Los ojos de Scarlett se nublaron al iniciar la subida de una suave ladera. En la otra vertiente se hallaba Tara. Pero en seguida sintió un inmenso abatimiento. El decrépito animal no podía subir la colina. ¡Y pensar que la cuesta le había parecido tan suave, tan poco empinada, cuando la trepaba al galope de su jaca de aladas patas! Parecía imposible lo empinada que se había vuelto desde la última vez que la viera. Jamás podría remontarla el caballo con una carga tan pesada. Se apeó con dificultad y tomó al animal por la brida. —Bájate, Prissy —ordenó—, y baja a Wade también. Llévale en brazos o de la mano. Da el pequeño a la señorita Melanie.
Wade rompió en lágrimas y sollozos. Scarlett sólo pudo distinguir entre ellos:
—¡Oscuro…, oscuro! Wade tiene miedo…
—Señora Scarlett, no puedo andar. Tengo los pies llagados y me aprietan los zapatos. Como Wade y yo no pesamos mucho…
—¡Baja! ¡Baja antes de que te tire yo del coche! Y como lo haga, te dejo sola en la oscuridad. ¡Venga!
Prissy, entre gemidos, miró los negros árboles que flanqueaban ambos lados del camino, aquellos árboles temibles que acaso la cogiesen y se la llevasen si abandonaba el cobijo del coche… No obstante, entregó el pequeño a Melanie, saltó al suelo, se empinó y cogió a Wade. El niño sollozaba, apretándose a su niñera.

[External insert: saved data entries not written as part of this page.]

### src/rtl/array_memory_pkg.sv
// array_memory_pkg: shared FSM encoding and default geometry for the arbitrated memory and its benches
package array_memory_pkg;
  typedef enum logic [1:0] {IDLE = 2'd0, ACCESS = 2'd1, RESP = 2'd2} state_t;
  localparam int DEF_WIDTH = 4;
  localparam int DEF_ADDR_BITS = 3;
endpackage

### src/rtl/rr_arbiter2.sv
// rr_arbiter2: two-port combinational arbiter; last = 1 means port 1 was granted last.
// ARB_FIXED_PRIORITY_EN makes port 0 win every tie.
module rr_arbiter2 (
  input  logic [1:0] req,
  input  logic       last,
  output logic [1:0] grant
);
  always_comb begin
`ifdef ARB_FIXED_PRIORITY_EN
    grant = req[0] ? 2'b01 : req[1] ? 2'b10 : 2'b00;
`else
    grant = (&req) ? (last ? 2'b01 : 2'b10) : req[0] ? 2'b01 : req[1] ? 2'b10 : 2'b00;
`endif
  end
endmodule
===== src/rtl/uart_pkg.sv =====
`default_nettype none
// ------------------------------------------------------------------
// uart_pkg : constants and FSM state type shared by the UART paths
// Rev 1.0
// ------------------------------------------------------------------
package uart_pkg;

  localparam int UART_WORD_SIZE    = 8;
  localparam int UART_CLKS_PER_BIT = 16;

  typedef enum logic [2:0] {
    IDLE  = 3'd0,
    START = 3'd1,
    DATA  = 3'd2,
    STOP  = 3'd3,
    BREAK = 3'd4
  } uart_state_e;

endpackage
`default_nettype wire


===== src/rtl/uart_rx_if.sv =====
`default_nettype none
// ------------------------------------------------------------------
// uart_rx_if : serial line plus host-side valid/ack receive port
// Rev 1.0
// ------------------------------------------------------------------
interface uart_rx_if import uart_pkg::*; #(
  parameter int WORD_SIZE = UART_WORD_SIZE
) ();

  logic                 serial_in;
  logic                 rx_ack;
  logic [WORD_SIZE-1:0] rx_data;
  logic                 rx_valid;
  logic                 framing_err;
  logic                 overrun_err;
  logic                 busy;

  modport master (
    output serial_in, rx_ack,
    input  rx_data, rx_valid, framing_err, overrun_err, busy
  );

  modport slave (
    input  serial_in, rx_ack,
    output rx_data, rx_valid, framing_err, overrun_err, busy
  );

endinterface
`default_nettype wire


===== src/rtl/uart_rx_datapath.sv =====
`default_nettype none
// ------------------------------------------------------------------
// uart_rx_datapath : line synchronizer, bit timing counters, shifter
// Rev 1.0
// ------------------------------------------------------------------
module uart_rx_datapath import uart_pkg::*; #(
  parameter int WORD_SIZE     = UART_WORD_SIZE,
  parameter int CLKS_PER_BIT  = UART_CLKS_PER_BIT,
  parameter int CNT_WIDTH     = $clog2(CLKS_PER_BIT),
  parameter int BIT_CNT_WIDTH = $clog2(WORD_SIZE + 1)
) (
  input  wire                  clk,
  input  wire                  rst_b,
  input  wire                  serial_in_i,
  input  wire                  clear_cnt_i,
  input  wire                  shift_i,
  input  wire                  load_i,
  input  wire                  ack_i,
  output logic                 rxs_o,
  output logic                 cnt_half_o,
  output logic                 cnt_full_o,
  output logic                 bc_done_o,
  output logic [WORD_SIZE-1:0] rx_data_o,
  output logic                 rx_valid_o
);

  localparam logic [CNT_WIDTH-1:0]     CNT_HALF = CNT_WIDTH'(CLKS_PER_BIT / 2 - 1);
  localparam logic [CNT_WIDTH-1:0]     CNT_FULL = CNT_WIDTH'(CLKS_PER_BIT - 1);
  localparam logic [BIT_CNT_WIDTH-1:0] BC_LAST  = BIT_CNT_WIDTH'(WORD_SIZE - 1);

  logic                     sync1_q;
  logic                     rxs_q;
  logic [CNT_WIDTH-1:0]     cnt_q, cnt_d;
  logic [BIT_CNT_WIDTH-1:0] bc_q, bc_d;
  logic [WORD_SIZE-1:0]     shreg_q, shreg_d;
  logic [WORD_SIZE-1:0]     rx_data_q;
  logic                     rx_valid_q, rx_valid_d;

  assign cnt_full_o = (cnt_q == CNT_FULL);
  assign cnt_half_o = (cnt_q == CNT_HALF);
  // Asserted while the final data bit is pending, so the FSM leaves DATA
  // on the same edge that bc reaches WORD_SIZE.
  assign bc_done_o  = (bc_q == BC_LAST);

  assign cnt_d      = (clear_cnt_i || cnt_full_o) ? '0 : cnt_q + 1'b1;
  assign bc_d       = clear_cnt_i ? '0 : (shift_i ? bc_q + 1'b1 : bc_q);
  assign shreg_d    = shift_i ? {rxs_q, shreg_q[WORD_SIZE-1:1]} : shreg_q;
  assign rx_valid_d = load_i | (rx_valid_q & ~ack_i);

  always_ff @(posedge clk or negedge rst_b) begin
    if (!rst_b) begin
      sync1_q    <= 1'b1;
      rxs_q      <= 1'b1;
      cnt_q      <= '0;
      bc_q       <= '0;
      shreg_q    <= '0;
      rx_data_q  <= '0;
      rx_valid_q <= 1'b0;
    end else begin
      sync1_q    <= serial_in_i;
      rxs_q      <= sync1_q;
      cnt_q      <= cnt_d;
      bc_q       <= bc_d;
      shreg_q    <= shreg_d;
      rx_valid_q <= rx_valid_d;
      if (load_i) rx_data_q <= shreg_q;
    end
  end

  assign rxs_o      = rxs_q;
  assign rx_data_o  = rx_data_q;
  assign rx_valid_o = rx_valid_q;

endmodule
`default_nettype wire


===== src/rtl/uart_rx.sv =====
`default_nettype none
// ------------------------------------------------------------------
// uart_rx : UART receiver, mid-bit sampling, valid/ack host handshake
// Rev 1.0
// ------------------------------------------------------------------
module uart_rx import uart_pkg::*; #(
  parameter int WORD_SIZE     = UART_WORD_SIZE,
  parameter int CLKS_PER_BIT  = UART_CLKS_PER_BIT,
  parameter int CNT_WIDTH     = $clog2(CLKS_PER_BIT),
  parameter int BIT_CNT_WIDTH = $clog2(WORD_SIZE + 1)
) (
  input  wire      clk,
  input  wire      rst_b,
  uart_rx_if.slave bus
);

  uart_state_e          state_q;
  logic                 busy_q;
  logic                 framing_err_q;
  logic                 overrun_err_q;

  logic                 rxs, cnt_half, cnt_full, bc_done;
  logic                 clear_cnt, shift, load;
  logic                 rx_valid;
  logic [WORD_SIZE-1:0] rx_data;

  uart_rx_datapath #(
    .WORD_SIZE     (WORD_SIZE),
    .CLKS_PER_BIT  (CLKS_PER_BIT),
    .CNT_WIDTH     (CNT_WIDTH),
    .BIT_CNT_WIDTH (BIT_CNT_WIDTH)
  ) u_datapath (
    .clk         (clk),
    .rst_b       (rst_b),
    .serial_in_i (bus.serial_in),
    .clear_cnt_i (clear_cnt),
    .shift_i     (shift),
    .load_i      (load),
    .ack_i       (bus.rx_ack),
    .rxs_o       (rxs),
    .cnt_half_o  (cnt_half),
    .cnt_full_o  (cnt_full),
    .bc_done_o   (bc_done),
    .rx_data_o   (rx_data),
    .rx_valid_o  (rx_valid)
  );

  always_comb begin
    clear_cnt = 1'b0;
    shift     = 1'b0;
    load      = 1'b0;
    case (state_q)
      IDLE, BREAK: clear_cnt = 1'b1;
      START:       clear_cnt = cnt_half;
      DATA:        shift     = cnt_full;
      STOP: begin
        clear_cnt = cnt_full;
        load      = cnt_full & rxs;
      end
      default:     clear_cnt = 1'b1;
    endcase
  end

  always_ff @(posedge clk or negedge rst_b) begin
    if (!rst_b) begin
      state_q       <= IDLE;
      busy_q        <= 1'b0;
      framing_err_q <= 1'b0;
      overrun_err_q <= 1'b0;
    end else begin
      framing_err_q <= 1'b0;
      overrun_err_q <= 1'b0;
      case (state_q)
        IDLE: if (!rxs) begin
          state_q <= START;
          busy_q  <= 1'b1;
        end
        START: if (cnt_half) begin
          if (rxs) begin
            state_q <= IDLE;
            busy_q  <= 1'b0;
          end else begin
            state_q <= DATA;
          end
        end
        DATA: if (shift && bc_done) state_q <= STOP;
        STOP: if (cnt_full) begin
          if (rxs) begin
            state_q       <= IDLE;
            busy_q        <= 1'b0;
            overrun_err_q <= rx_valid & ~bus.rx_ack;
          end else begin
            state_q       <= BREAK;
            framing_err_q <= 1'b1;
          end
        end
        // Stay here until the line returns high so a held-low line never
        // looks like a fresh start bit.
        BREAK: if (rxs) begin
          state_q <= IDLE;
          busy_q  <= 1'b0;
        end
        default: begin
          state_q <= IDLE;
          busy_q  <= 1'b0;
        end
      endcase
    end
  end

  assign bus.rx_data     = rx_data;
  assign bus.rx_valid    = rx_valid;
  assign bus.framing_err = framing_err_q;
  assign bus.overrun_err = overrun_err_q;
  assign bus.busy        = busy_q;

endmodule
`default_nettype wire


===== src/flat_wrapper.sv =====
// flat-port wrapper written by rule: the top's interface ports become plain ports
module uart_rx_flat import uart_pkg::*;
#(
  parameter int WORD_SIZE     = UART_WORD_SIZE,
  parameter int CLKS_PER_BIT  = UART_CLKS_PER_BIT,
  parameter int CNT_WIDTH     = $clog2(CLKS_PER_BIT),
  parameter int BIT_CNT_WIDTH = $clog2(WORD_SIZE + 1)
)
  (clk, rst_b, bus_serial_in, bus_rx_ack, bus_rx_data, bus_rx_valid, bus_framing_err, bus_overrun_err, bus_busy);
  uart_rx_if #(.WORD_SIZE(WORD_SIZE)) bus_i ();
  input  wire clk;
  input  wire rst_b;
  input wire logic [$bits(bus_i.serial_in)-1:0] bus_serial_in;
  input wire logic [$bits(bus_i.rx_ack)-1:0] bus_rx_ack;
  output wire logic [$bits(bus_i.rx_data)-1:0] bus_rx_data;
  output wire logic [$bits(bus_i.rx_valid)-1:0] bus_rx_valid;
  output wire logic [$bits(bus_i.framing_err)-1:0] bus_framing_err;
  output wire logic [$bits(bus_i.overrun_err)-1:0] bus_overrun_err;
  output wire logic [$bits(bus_i.busy)-1:0] bus_busy;
  assign bus_i.serial_in = bus_serial_in;
  assign bus_i.rx_ack = bus_rx_ack;
  assign bus_rx_data = bus_i.rx_data;
  assign bus_rx_valid = bus_i.rx_valid;
  assign bus_framing_err = bus_i.framing_err;
  assign bus_overrun_err = bus_i.overrun_err;
  assign bus_busy = bus_i.busy;
  uart_rx #(.WORD_SIZE(WORD_SIZE), .CLKS_PER_BIT(CLKS_PER_BIT), .CNT_WIDTH(CNT_WIDTH), .BIT_CNT_WIDTH(BIT_CNT_WIDTH)) u_core (.clk(clk), .rst_b(rst_b), .bus(bus_i));
endmodule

—Hazle callar. No puedo soportar ese llanto —protestó Scarlett cogiendo la brida del caballo y haciéndolo arrancar a empellones—. Pórtate como un hombrecito, Wade, y deja de llorar o te doy unos azotes.
Y, mientras pisaba indignada el camino oscuro, pensaba con ira para qué habría inventado Dios los niños, aquellos seres inútiles, llorones, molestos, siempre necesitados de cuidado, siempre estorbando para todo.
En su fatiga moral no había lugar para compadecer al asustado niño, que procuraba correr al lado de Prissy, asiéndose a su mano y jadeando. Le quedaba sólo la pesadumbre de haberlo parido, el asombro de haberse casado alguna vez con Charles Hamilton.
—Señora Scarlett —balbuceó Prissy, sujetándole el brazo—, no vayamos a Tara. No debe de haber nadie. Se habrán ido todos. Puede que hayan muerto… Sí: mamá también y todos los demás.
El eco de sus propios pensamientos enfureció a Scarlett. Se libró de los dedos que apresaban su brazo.
—Bien: dame la mano de Wade. Puedes sentarte y quedarte aquí, si quieres.
—No, señorita, no…
—Entonces, cállate.
¡Qué lentamente caminaba el caballo! La espuma que su boca dejaba caer mojaba la mano de Scarlett. Rememoró unas palabras de la melodía que una vez cantara con Rhett. No podía recordar el resto:
Sólo unos pocos días más de soportar la carga…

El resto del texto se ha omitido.